3. Cheaper Gas Prices
Starting on October 1st, consumers can expect relief as gas prices are set to become more affordable. They will reduce both the control energy levy and conversion levy to zero cents per kWh, resulting in significant savings for households with various consumption levels. However, these reduced rates will apply only to new contracts, so consider shopping around for the best deal.
4. Higher Interest Rates for Student Loans
Beginning October 1st, students financing their education with loans should be prepared for higher interest rates, surpassing eight percent. This increase is tied to the Euribor interest rate, impacting KfW student loans as well.

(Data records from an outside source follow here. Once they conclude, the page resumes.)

This design comes from an exercise in tuning for small area, a short achievable clock period and few clock cycles on the open sky130 flow, not from production work.
Where RTL was checked, it was by simulation tests only, not by an equivalence proof against the original.
Function not checked in runs 4 and 5: the RTL went through the layout flow alone.
Power is estimated from default activity; no workload was simulated.

### design/flow/constraint.sdc
create_clock -name core_clock -period 8.0 [get_ports {clk}]
set_input_delay 1.6000 -clock core_clock [delete_from_list [all_inputs] [get_ports {clk}]]
set_output_delay 1.6000 -clock core_clock [all_outputs]
set_load 0.01 [all_outputs]
### design/flow/flow/run.sh
#!/bin/bash
# The standard layout (standard.sh: the standard flow's own ORFS flow and synthesis, unchanged), with the
# port buffers that placement inserts made sky130_fd_sc_hd__buf_1 instead of the default cell.
set -euo pipefail
export BUFFER_PORTS_ARGS="-buffer_cell sky130_fd_sc_hd__buf_1"
bash standard.sh > standard_flow.log 2>&1
### design/flow/design.v
package pipeline;
  localparam int XLEN = 64;
  typedef struct packed {
    logic [2:0]      funct3;
    logic            mm_re;
    logic            mm_we;
    logic            atomic;
    logic [4:0]      funct5;
    logic [XLEN-1:0] mm_addr;
    logic [4:0]      rd_addr;
    logic [XLEN-1:0] data;
  } memory_signals;
endpackage
module lsu #(
  parameter int XLEN = pipeline::XLEN
) (
  input  logic                  clk,
  input  logic                  reset,
  input  logic                  in_valid,
  output logic                  in_ready,
  input  pipeline::memory_signals signals_in,
  output logic                  dbus_req,
  output logic                  dbus_we,
  output logic [XLEN-1:0]       dbus_addr,
  output logic [XLEN/8-1:0]     dbus_sel,
  output logic [XLEN-1:0]       dbus_wdata,
  input  logic                  dbus_ack,
  input  logic [XLEN-1:0]       dbus_rdata,
  output logic                  wb_valid,
  output logic                  wb_we,
  output logic [4:0]            wb_rd_addr,
  output logic [XLEN-1:0]       wb_rd_data,
  output logic                  misaligned
);
  logic [2:0]  f3;
  logic [4:0]  f5;
  logic [63:0] addr, data;
  logic [2:0]  lane;
  assign f3   = signals_in.funct3;
  assign f5   = signals_in.funct5;
  assign addr = signals_in.mm_addr;
  assign data = signals_in.data;
  assign lane = addr[2:0];
  logic        amo_cmp_q, amo_wr_q;
  logic [63:0] res_q;
  logic        pick_q;
  logic [5:0]  op_q;
  logic        sc_seen_q, sc_ok_q;
  logic        resv_valid_q;
  logic [60:0] resv_tag_q;
  logic        wb_valid_q, wb_we_q, misaligned_q;
  logic [4:0]  wb_rd_addr_q;
  logic [63:0] wb_data_q;
  logic        is_mem, is_lr, is_sc, is_amo, is_store, is_load, mis, sc_ok, sc_wait, sc_pass;
  logic        need_bus, accept, amo_rd_ack;
  always_comb begin
    is_mem   = signals_in.mm_re | signals_in.mm_we | signals_in.atomic;
    is_lr    = signals_in.atomic & ~signals_in.mm_we;
    is_sc    = signals_in.atomic & ~signals_in.mm_re;
    is_amo   = signals_in.atomic & signals_in.mm_re & signals_in.mm_we;
    is_store = signals_in.mm_we & ~signals_in.atomic;
    is_load  = signals_in.mm_re & ~signals_in.mm_we;
    mis      = (lane[0] & (f3[1] | f3[0])) | (lane[1] & f3[1]) | (lane[2] & f3[1] & f3[0]);
    sc_ok    = resv_valid_q & (resv_tag_q == addr[63:3]);
    sc_wait  = is_sc & ~mis & ~sc_seen_q;
    sc_pass  = sc_seen_q & sc_ok_q;
    need_bus = in_valid & is_mem & ~mis & (~is_sc | sc_pass) & ~amo_cmp_q;
    in_ready = ~sc_wait & ~amo_cmp_q & (~need_bus | (dbus_ack & (~is_amo | amo_wr_q)));
    accept   = in_valid & in_ready;
    amo_rd_ack = need_bus & is_amo & ~amo_wr_q & dbus_ack;
  end
  logic [7:0]  ld_b0, ld_b1;
  logic [15:0] ld_h1;
  logic        ld_sign, ld_fill;
  logic [63:0] load_ext;
  always_comb begin
    ld_b0 = dbus_rdata[{lane, 3'b000} +: 8];
    ld_b1 = dbus_rdata[{lane[2:1], 4'b1000} +: 8];
    ld_h1 = lane[2] ? dbus_rdata[63:48] : dbus_rdata[31:16];
    case (f3[1:0])
      2'b00:   ld_sign = ld_b0[7];
      2'b01:   ld_sign = ld_b1[7];
      default: ld_sign = ld_h1[15];
    endcase
    ld_fill  = ~f3[2] & ld_sign;
    load_ext = {(f3[1:0] == 2'b11) ? dbus_rdata[63:32] : {32{ld_fill}},
                f3[1]              ? ld_h1             : {16{ld_fill}},
                (f3[1:0] != 2'b00) ? ld_b1             : {8{ld_fill}},
                ld_b0};
  end
  logic [63:0] src, rep;
  always_comb begin
    src = ~amo_wr_q ? data : (pick_q ? wb_data_q : res_q);
    case (f3[1:0])
      2'b00:   rep = {8{src[7:0]}};
      2'b01:   rep = {4{src[15:0]}};
      2'b10:   rep = {2{src[31:0]}};
      default: rep = src;
    endcase
  end
  logic        w_op, minmax, uns, mx, c32, c64, lt, pick;
  logic [63:0] a, b, bx, r, hx, hc;
  logic [64:0] pa, pb, pp, pg;
  logic [65:0] sum;
  always_comb begin
    minmax = op_q[4];
    uns    = op_q[3];
    mx     = op_q[2];
    w_op   = op_q[5];
    a      = wb_data_q;
    bx     = res_q;
    b      = bx ^ {64{minmax}};
    pa     = {a, 1'b1};
    pb     = {bx, minmax};
    pp     = pa ^ pb;
    pg     = pa & pb;
    sum    = pa + pb;
    hx     = pp[64:1];    
    hc     = pg[64:1];    
    c32    = sum[33] ^ pp[33];
    c64    = sum[65];
    if (w_op) lt = (~uns & (a[31] ^ b[31])) ? a[31] : ~c32;
    else      lt = (~uns & (a[63] ^ b[63])) ? a[63] : ~c64;
    pick   = minmax & (lt ^ mx);
    r      = ({64{minmax | op_q[0]}} & b)
           | ({64{~minmax & ~op_q[0] & (op_q[3:2] == 2'b00)}} & sum[64:1])
           | ({64{~minmax & ~op_q[0] & (op_q[3:2] == 2'b01)}} & hx)
           | ({64{~minmax & ~op_q[0] & op_q[3]}} & hc)
           | ({64{~minmax & ~op_q[0] & (op_q[3:2] == 2'b10)}} & hx);
  end
  always_comb begin
    dbus_req   = need_bus;
    dbus_we    = is_store | is_sc | (is_amo & amo_wr_q);
    dbus_addr  = {addr[63:3], 3'b000};
    for (int k = 0; k < 8; k++)
      dbus_sel[k] = ((k[2] == lane[2]) | (f3[1] & f3[0])) & ((k[1] == lane[1]) | f3[1])
                  & ((k[0] == lane[0]) | f3[1] | f3[0]);
    dbus_wdata = rep;
    wb_valid   = wb_valid_q;
    wb_we      = wb_we_q;
    wb_rd_addr = wb_rd_addr_q;
    misaligned = misaligned_q;
    wb_rd_data = wb_data_q;
  end
  always_ff @(posedge clk) begin
    if (reset) begin
      amo_cmp_q    <= 1'b0;
      amo_wr_q     <= 1'b0;
      resv_valid_q <= 1'b0;
      sc_seen_q    <= 1'b0;
      wb_valid_q   <= 1'b0;
    end else begin
      amo_cmp_q  <= amo_rd_ack;
      if (amo_cmp_q) amo_wr_q <= 1'b1;
      if (need_bus & is_amo & amo_wr_q & dbus_ack) amo_wr_q <= 1'b0;
      sc_seen_q  <= in_valid & is_sc & ~accept;
      wb_valid_q <= accept;
      if (accept & is_sc) resv_valid_q <= 1'b0;
      if (accept & is_lr & ~mis) resv_valid_q <= 1'b1;
    end
  end
  always_ff @(posedge clk) begin
    if (accept & is_lr & ~mis) resv_tag_q <= addr[63:3];
    sc_ok_q      <= sc_ok;
    wb_we_q      <= (signals_in.rd_addr != 5'd0) & ~(is_mem & mis) & ~is_store;
    wb_rd_addr_q <= signals_in.rd_addr;
    misaligned_q <= is_mem & mis;
    if (~amo_cmp_q & ~amo_wr_q)
      wb_data_q <= ({64{~is_mem}} & data)
                 | ({64{(is_load | is_amo) & ~mis}} & load_ext)
                 | {63'd0, is_sc & ~mis & ~sc_ok_q};
    op_q         <= {~f3[0], f5};
    if (amo_cmp_q)      res_q <= r;
    if (amo_cmp_q)      pick_q <= pick;
    else if (~amo_wr_q) res_q <= data ^ {64{f5[4]}};
  end
endmodule
module lsu_top (
  input  logic        clk,
  input  logic        reset,
  input  logic        in_valid,
  output logic        in_ready,
  input  logic [2:0]  in_funct3,
  input  logic        in_mm_re,
  input  logic        in_mm_we,
  input  logic        in_atomic,
  input  logic [4:0]  in_funct5,
  input  logic [63:0] in_addr,
  input  logic [4:0]  in_rd_addr,
  input  logic [63:0] in_data,
  output logic        dbus_req,
  output logic        dbus_we,
  output logic [63:0] dbus_addr,
  output logic [7:0]  dbus_sel,
  output logic [63:0] dbus_wdata,
  input  logic        dbus_ack,
  input  logic [63:0] dbus_rdata,
  output logic        wb_valid,
  output logic        wb_we,
  output logic [4:0]  wb_rd_addr,
  output logic [63:0] wb_rd_data,
  output logic        misaligned
);
  pipeline::memory_signals sig;
  assign sig.funct3  = in_funct3;
  assign sig.mm_re   = in_mm_re;
  assign sig.mm_we   = in_mm_we;
  assign sig.atomic  = in_atomic;
  assign sig.funct5  = in_funct5;
  assign sig.mm_addr = in_addr;
  assign sig.rd_addr = in_rd_addr;
  assign sig.data    = in_data;
  lsu u_lsu (
    .clk(clk), .reset(reset), .in_valid(in_valid), .in_ready(in_ready),
    .signals_in(sig), .dbus_req(dbus_req), .dbus_we(dbus_we),
    .dbus_addr(dbus_addr), .dbus_sel(dbus_sel), .dbus_wdata(dbus_wdata),
    .dbus_ack(dbus_ack), .dbus_rdata(dbus_rdata), .wb_valid(wb_valid),
    .wb_we(wb_we), .wb_rd_addr(wb_rd_addr), .wb_rd_data(wb_rd_data),
    .misaligned(misaligned)
  );
endmodule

5. Deutsche Bahn Ticket System Change
Deutsche Bahn is changing its ticket system, now requiring customers to provide a mobile phone number or email address when purchasing long-distance savings tickets through travel centers or agencies. This alteration aims to enhance communication with customers regarding journey updates.
6. WhatsApp Compatibility
WhatsApp users with older mobile phone models must be aware of significant changes as the service will cease to work on these devices starting in October 2023. Ensure your device runs at least Android version 5.0 to continue using the messenger.
7. Sick Leave Regulations
Sick leave by telephone, introduced during the Covid-19 pandemic, is set to become a permanent feature from October 1st. Patients can call their doctor’s office to obtain a sick note under specific conditions, primarily for minor illnesses.
8. Closure of Binding Brewery
After over 150 years of operation, the historic Binding brewery in Frankfurt will close its production facilities and bottling plants by the end of October due to rising costs for raw materials, energy, and logistics. However, the Radeberger Group’s headquarters, to which Binding belongs, will remain in Frankfurt.
9. State Elections in Bavaria and Hesse
Two significant state elections in Bavaria and Hesse on October 8th could lead to changes in German politics. The governing “traffic-light” parties face challenges, while the far-right Alternative for Germany (AfD) may gain momentum.
10. More Trains to Zurich
Travel enthusiasts will have increased access to Zurich as 13 daily trains from Stuttgart, up from 8 previously, will connect the two cities, thanks to a timetable change. More cross-border services and night trains are expected in December.
11. Lidl’s Beef Purchasing Conditions
Lidl is changing its beef purchasing conditions. It will soon only offer beef from husbandry forms 3 or 4, which provide slightly better conditions for animals. Expect 1.5 to 4 square meters per cow and the availability of a year-round yard. Dehorning of calves will remain permitted.
12. Credit Card Fees Increase
Paying with VISA and Mastercard credit cards will become more expensive due to increased fees for merchants, which could potentially lead to higher product costs for customers. Consider using debit cards, Giro/EC cards, or cash for everyday purchases.
13. Daylight Saving Time Ends
On a lighter note, we will end daylight saving time, and we will set the clocks back from 3 am to 2 am during a Saturday to Sunday transition. Although discussions about abolishing seasonal clock changes in Germany and the EU persist, people welcome this extra hour of sleep.
As October unfolds, be sure to stay informed and adapt to these changes for a smoother transition into the new month in Germany.